The following is a tribute to the late Dr.Oscar Jordan by BU family member Dee Word. The BU household extends our sympathy to the family.

His family described him as ‘The Greatest’ and compared to Mohammed Ali, the man who is most associated with that title, he matches up very well. Very well, indeed.
Dr. Oscar Wendell Jordan G.C.M., F.R.C.P.E was an outstanding star not in the boxing ring but in academics, medicine and humanitarian service to Barbados and the region. He too won many awards for being the best.
It is important to chronicle men like him who are very much the unsung heroes of our small island providing excellent service in their chosen professions and establishing a legacy of hard-work, discipline and first-class scholarship that should be emulated by all those coming after.
Born in 1939 the young Jordan studied diligently and won entrance to the Lodge School where he went on to win the Island Scholarship and then progressed eventually to university to study medicine.
This is not an eulogy to Dr. Jordan but rather a brief recognition of his contribution to the growth and development of a young nation as an academically hard-charging individual who embraced his role as a leader in society and was focused in his role as Chairman of the Barbados Diabetes Foundation to guide and nurture an entire nation on good health and the avoidance of diabetic complications as if he was guiding any of his three children.
There is the biblical exhortation, “for everyone to whom much is given, from him much will be required; and to whom much has been committed, of him they will ask the more” and it can be said safely that Dr. Jordan embraced that and fulfilled it well.
As an internal medical specialist he was instrumental in the formation of The Barbados Diabetes Foundation in 2001. He was the chairman for many years until he resigned the post in 2016. And as a founding father of The Maria Holder Diabetes Centre for the Caribbean which opened in February, 2014 he will be forever noted in history’s pages as very instrumental in establishing a legacy towards: ‘[eradication] of excessive ill health and premature death due to diabetes through prevention, effective treatment and the search for cures’.
This is a significant institution and a very important thrust towards the future development for a nation such as Barbados which has been dismissively labeled ‘The Amputation Capital of the World’ because of the very high incidence of amputations per a 100,000 patient population. In 2014, that rate had moved from 14 previously to 936 cases per 1,000.
Perhaps directly related to those statistics, Barbados is also listed as the leader in morbidity and mortality rates in the region with respect to diabetes.
To further highlight the significance of this center to the continued healthy development of all Barbadians these facts are worth highlighting.

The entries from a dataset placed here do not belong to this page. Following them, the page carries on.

**config.mk**
```make
export PLATFORM = sky130hd
export DESIGN_NAME = hdr_queue
export DESIGN_NICKNAME = d
export VERILOG_FILES = /design/src/rtl/core/hdr_pkg.sv /design/src/rtl/core/hdr_queue.sv
export VERILOG_INCLUDE_DIRS = /design/src /design/src/rtl/core
export SDC_FILE = /design/constraint.sdc
export NUM_CORES = 1
export LEC_CHECK = 0
export BUFFER_PORTS_ARGS = -buffer_cell sky130_fd_sc_hd__buf_4
export CAP_MARGIN = 20
export CELL_PAD_IN_SITES_DETAIL_PLACEMENT = 1
export CELL_PAD_IN_SITES_GLOBAL_PLACEMENT = 2
export CORE_ASPECT_RATIO = 1.5
export CORE_MARGIN = 4
export CORE_UTILIZATION = 42
export CTS_CLUSTER_SIZE = 8
export DETAILED_ROUTE_END_ITERATION = 7
export GPL_TIMING_DRIVEN = 0
export PLACE_DENSITY = 0.73
export SYNTH_ARGS = -nofsm -noshare
export SYNTH_HDL_FRONTEND = slang
export SYNTH_SLANG_ARGS = --single-unit
```
**constraint.sdc**
```tcl
create_clock -name clk -period 3.16 [get_ports clk]
set_clock_uncertainty 0.15 [all_clocks]
set_input_delay 0.474 -clock clk [delete_from_list [all_inputs] [get_ports clk]]
set_output_delay 0.474 -clock clk [all_outputs]
set_load 0.05 [all_outputs]
```
**src/rtl/core/haversine_distance_radius_bins_unit_defines.svh**
```systemverilog
// Assertion macros shared by the haversine unit RTL.
`ifndef HAVERSINE_DISTANCE_RADIUS_BINS_UNIT_DEFINES_SVH
`define HAVERSINE_DISTANCE_RADIUS_BINS_UNIT_DEFINES_SVH

// Implication checked on every clock edge outside reset.
`define HDR_ASSERT_IMP(label, clk, rst_n, ante, cons, msg) \
	label: assert property (@(posedge clk) disable iff (!rst_n) (ante) |-> (cons)) \
		else $error(msg);

// Next-cycle implication checked outside reset.
`define HDR_ASSERT_NXT(label, clk, rst_n, ante, cons, msg) \
	label: assert property (@(posedge clk) disable iff (!rst_n) (ante) |=> (cons)) \
		else $error(msg);

`endif

```
**src/rtl/core/hdr_pkg.sv**
```systemverilog
`default_nettype none
package hdr_pkg;
	localparam int CordicStagesDef = 20;
	localparam int NumLimits = 6;
	localparam int LimW = 22;
	localparam int AngW = 33;  // degrees Q17 span
	localparam int CW = 34;    // CORDIC datapath
	localparam int ZW = 33;
	localparam logic [LimW-1:0] LimitRst [NumLimits] =
		'{22'd1280, 22'd2560, 22'd3840, 22'd5120, 22'd6400, 22'd12800};
	localparam logic signed [AngW+1:0] DegFull = 35'sd47185920;
	localparam logic signed [AngW+1:0] DegHalf = 35'sd23592960;
	localparam logic signed [AngW+1:0] DegQuarter = 35'sd11796480;
	localparam logic signed [CW-1:0] CordicGain = 34'sd652032874;
	localparam logic signed [CW-1:0] OneQ30 = 34'sd1073741824;
	localparam logic signed [CW-1:0] HalfPiQ30 = 34'sd1686629713;
	localparam logic [22:0] DistMax = 23'd3181568;
	localparam int QDepth = 4;

	function automatic logic signed [CW-1:0] atan_tab(input int i);
		logic signed [CW-1:0] t;
		case (i)
			0: t = 34'sd843314857;
			1: t = 34'sd497837829;
			2: t = 34'sd263043837;
			3: t = 34'sd133525159;
			4: t = 34'sd67021687;
			5: t = 34'sd33543516;
			6: t = 34'sd16775851;
			7: t = 34'sd8388437;
			8: t = 34'sd4194283;
			9: t = 34'sd2097149;
			default: t = (i < 31) ? (34'sd1 <<< (30 - i)) : 34'sd0;
		endcase
		return t;
	endfunction

	typedef struct packed {
		logic signed [AngW-1:0] ang0;
		logic signed [AngW-1:0] ang1;
		logic signed [AngW-1:0] ang2;
		logic signed [AngW-1:0] ang3;
	} angles_t;

	typedef struct packed {
		logic push;
		logic pop;
	} q_ctl_t;
endpackage
`default_nettype wire

```
**src/rtl/core/hdr_queue.sv**
```systemverilog
`default_nettype none
`include "haversine_distance_radius_bins_unit_defines.svh"
// Small FIFO between front and back; back pulls one beat per cycle.
module hdr_queue #(
	parameter int W = 8,
	parameter int D = hdr_pkg::QDepth
) (
	input  wire logic clk,
	input  wire logic arst_n,
	input  hdr_pkg::q_ctl_t ctl,
	input  wire logic [W-1:0] wdata,
	output logic [W-1:0] rdata,
	output logic empty,
	output logic full
);
	localparam int AW = (D > 1) ? $clog2(D) : 1;
	logic [W-1:0] mem_q [D];
	logic [AW-1:0] wp_q, rp_q;
	logic [AW:0] cnt_q;
	logic do_push, do_pop;
	assign empty = (cnt_q == '0);
	assign full = (cnt_q == (AW+1)'(D));
	assign do_push = ctl.push && (!full || ctl.pop);
	assign do_pop = ctl.pop && !empty;
	assign rdata = mem_q[rp_q];
	always_ff @(posedge clk or negedge arst_n) begin
		if (!arst_n) begin
			wp_q <= '0;
			rp_q <= '0;
			cnt_q <= '0;
		end else begin
			if (do_push) wp_q <= (wp_q == AW'(D-1)) ? '0 : wp_q + 1'b1;
			if (do_pop) rp_q <= (rp_q == AW'(D-1)) ? '0 : rp_q + 1'b1;
			cnt_q <= cnt_q + (AW+1)'(do_push) - (AW+1)'(do_pop);
		end
	end
	always_ff @(posedge clk) begin
		if (do_push) mem_q[wp_q] <= wdata;
	end
	`HDR_ASSERT_IMP(a_no_overflow, clk, arst_n, full && !ctl.pop, !ctl.push, "queue overflow")
	`HDR_ASSERT_NXT(a_cnt_up, clk, arst_n, do_push && !do_pop, cnt_q == $past(cnt_q) + 1'b1, "count")
	`HDR_ASSERT_IMP(a_pop_ne, clk, arst_n, empty, !do_pop, "pop on empty")
endmodule
`default_nettype wire

```
==> metrics.csv <==
stage,metric,value,unit
detailed_routing,dr.pass1.iters,4,
critical_path,crit_path_start,cnt_q[1],
yosys,synth_nets,101,
detailed_routing,top_layer_used,met4,
clocking,post_cts_resized,0,
clocking,cts_root_buffer,clkbuf_8,
global_route,grt_pass1_wl,4.34,mm
detailed_routing,routedLengthMet1,894,um
detailed_routing,wl,2.57,mm
critical_path,cp_max_fo,7,
detailed_routing,viasPerCell,5.05,
critical_path,end_kind,register,
worst_hold_path,hold_start,wdata[4],
critical_path,start_kind,register,
timing,setup_tns,0,ps
yosys,async_flop_share,17.9,%
yosys,netlist_instances,81,
critical_path,r2r_slack,680,ps
timing,fin_crit,2480,ps
placed_design,hpwl,1.94,mm
finish,antennaDiodeCount,0,
floorplanning,initial_utilization,43.6,%
worst_hold_path,hp-class,in -> reg,
finish,fill_cells,369,
floorplanning,dieHeight,83.7,um
global_route,grt_pass1_vias,898,
yosys,synth.distinct_cells,18,
placed_design,gp_congestion,0.646,
clocking,cts_tree,done,
detailed_routing,wl_met2,1.41,mm
yosys,synth_edf_count,32,
yosys,ys_seq_area_share,70.8,%
placed_design,place_inst,145,
floorplanning,rows,27,
critical_path,cp.required,3180,ps
yosys,ys_warn_count,0,
detailed_routing,wl_per_cell,16.7,um
yosys,syn-cell-area,1610,um2
timing,slew_viol_final,0,
clocking,cts.clk_slew.worst_paths,70,ps
finish,syn_to_final_growth,19.2,%
timing,final-hold-violation-count,0,
timing,period_share,78.4,%
clocking,cts_sinks,39,
yosys,syn_area_per_cell,19.8,um2
detailed_routing,drc,0,
detailed_routing,first_iter_violations,18,
pwr,peakVddDrop,0.512,mV
timing,rsz0062_at_grt,false,
status,status,finished clean,
pwr,p_total,1920,uW
pwr,power_density,1010,nW/um2
yosys,yosys.area.top_type,edfxtp_1,
timing,relSlewSlack,66.3,%
timing,fmax,404,MHz
clocking,clockBufferDepth,2,
clocking,cts_htree_levels,2,
yosys,synth_flop_cell,edfxtp_1,
timing,worst_pin_slew,506,ps
global_route,grt_max_degree,12,
detailed_routing,num_vias,777,
critical_path,worstReg2RegStart,cnt_q[1],
finish,layout-drive-gt1-share,41.4,%
floorplanning,die_x,58.5,um
yosys,synth_commonest_cells,"edfxtp_1 (32), inv_1 (8), mux4_2 (8)",
placed_design,port_buffers,21,
global_route,antenna_found_initial,0,
detailed_routing,ant_nets,0,
floorplanning,pin_count,22,
yosys,synthTopCellsByArea,"edfxtp_1 (60%), mux4_2 (11%), dfrtp_1 (11%), ha_1 (5.5%), and2_2 (1.9%)",
timing,setup_violations,0,
global_route,grt_overflow,0,
finish,fin_cells,154,
pwr,leakage,0.000745,uW
yosys,yosys.area.top_type_share,59.9,%
flow_run,max_cap_violations,0,
detailed_routing,met3_wirelength,180,um
yosys,ys_ff_latch,39,
floorplanning,core,3680,um2
clocking,clkLatencyLatePin,280,ps
critical_path,path_class,reg -> reg,
yosys,yosysMostFrequentCell,edfxtp_1,
global_route,track_usage,12.4,%
clocking,cts_buffers,5,
floorplanning,dieArea,4900,um2
critical_path,worstPathArrival,2500,ps
finish,final_nets,130,
power breakdown:
| part | total (uW) | leakage [uW] | switching (uW) | internal (uW) |
|---|---|---|---|---|
| sequential | 758 | 0.000376 | 62.2 | 696 |
| clock | 305 | 0.0000422 | 151 | 154 |
| combinational | 859 | 0.000327 | 522 | 338 |
flip-flops by register name, indices dropped and copies added (netlist names):
name	count
rp_q	2
wp_q	2
cnt_q	3
mem_q	32
layout make-up:
class	instances	area, um2	area share (%)
plain buffers	2	8.76	0.458
clock buffers	7	76.3	3.99
clock inverters	1	5.00	0.262
inverters	8	30.0	1.57
multi-input cells	32	435	22.8
flip-flops and latches	39	1140	59.4
well taps	43	53.8	2.81
repair buffers	22	168	8.76
path summary, 6_finish.rpt:
check / end / cells past startpoint
worst min-delay path: mem_q[1][4] / 1
min in group asynchronous: cnt_q[0] / 2
worst min register to register: cnt_q[2] / 1
worst max-delay path: cnt_q[2] / 9
max in group asynchronous: wp_q[1] / 2
worst max register to register: cnt_q[2] / 9
routing by layer:
| layer | track usage (%) | vias up |
|---|---|---|
| li1 | - | 359 |
| met1 | 12.8 | 385 |
| met2 | 21.2 | 25 |
| met3 | 4.33 | 8 |
| met4 | 6.33 | 0 |
| met5 | 0 | - |
what timing repair did:
action                    CTS  global route
hold endpoints to repair    7             0
hold buffers                1             0
setup buffers               0             0
critical path: stages (launching register included):
cell and delay, ps:
dfrtp_1 430, or3b_1 440, o21a_4 250, inv_1 80
ha_1 140, inv_1 40, ha_1 180, fa_1 380
xor2_1 170, xnor2_1 130
cells in the final DEF (no fill, tap or decap), drive strengths merged:
master,Yosys,routed
buf,2,23
nor3,1,1
dlygate4sd3,0,1
or3b,1,1
and2,4,4
edfxtp,32,32
dfrtp,7,7
clkbuf,0,7
nand2b,1,1
mux4,8,8
clkinv,0,1
o21a,1,1
nor2,2,2
xnor2,1,1
inv,8,8
mux2,4,4
fa,1,1
ha,7,7
xor2,1,1
metrics by stage:
stage	utilization, %	hold WS (ps)	worst slack (ps)	instance area (um2)
2_1_floorplan	-	28.4	408	1610
3_3_place_gp	49.5	142	747	1820
3_5_place_dp	49.5	146	683	1820
4_1_cts	52.0	225	660	1910
5_1_grt	52.0	224	543	1910
6_report	52.0	238	684	1910
kinds of logic (layout without fill, tap and decap cells):
| family | after synthesis | count (layout) | synth area share (%) |
|---|---|---|---|
| xor gates and xnor gates | 2 | 2 | 1.09 |
| muxes | 12 | 12 | 14.5 |
| DFF | 39 | 39 | 70.8 |
| buffers and inverters | 10 | 40 | 2.42 |
| and+or+nand+nor | 9 | 9 | 3.59 |
| AOI/OAI and AO/OA | 1 | 1 | 0.935 |
| adders and majority gates | 8 | 8 | 6.70 |
(Power assumes the default switching activity.)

· Diabetes is the third leading cause of blindness on the island
· Major and minor lower limb amputations average almost 200 per year
· 40% of persons on dialysis had some kind of diabetic-related kidney disease,
· The average length of stay for a diabetic patient at the Queen Elizabeth Hospital was 17 days, whereas the overall average stay for non-diabetic patients is 6 1/2 days.
· Drugs dispensed for diabetes represented the third major group of drugs by the Barbados Drug Service
So in that context we herald the life and work of a Bajan boy who remembered his roots and led an effort to help Barbadians and others throughout the region overcome what is certainly a major threat to our quality of life.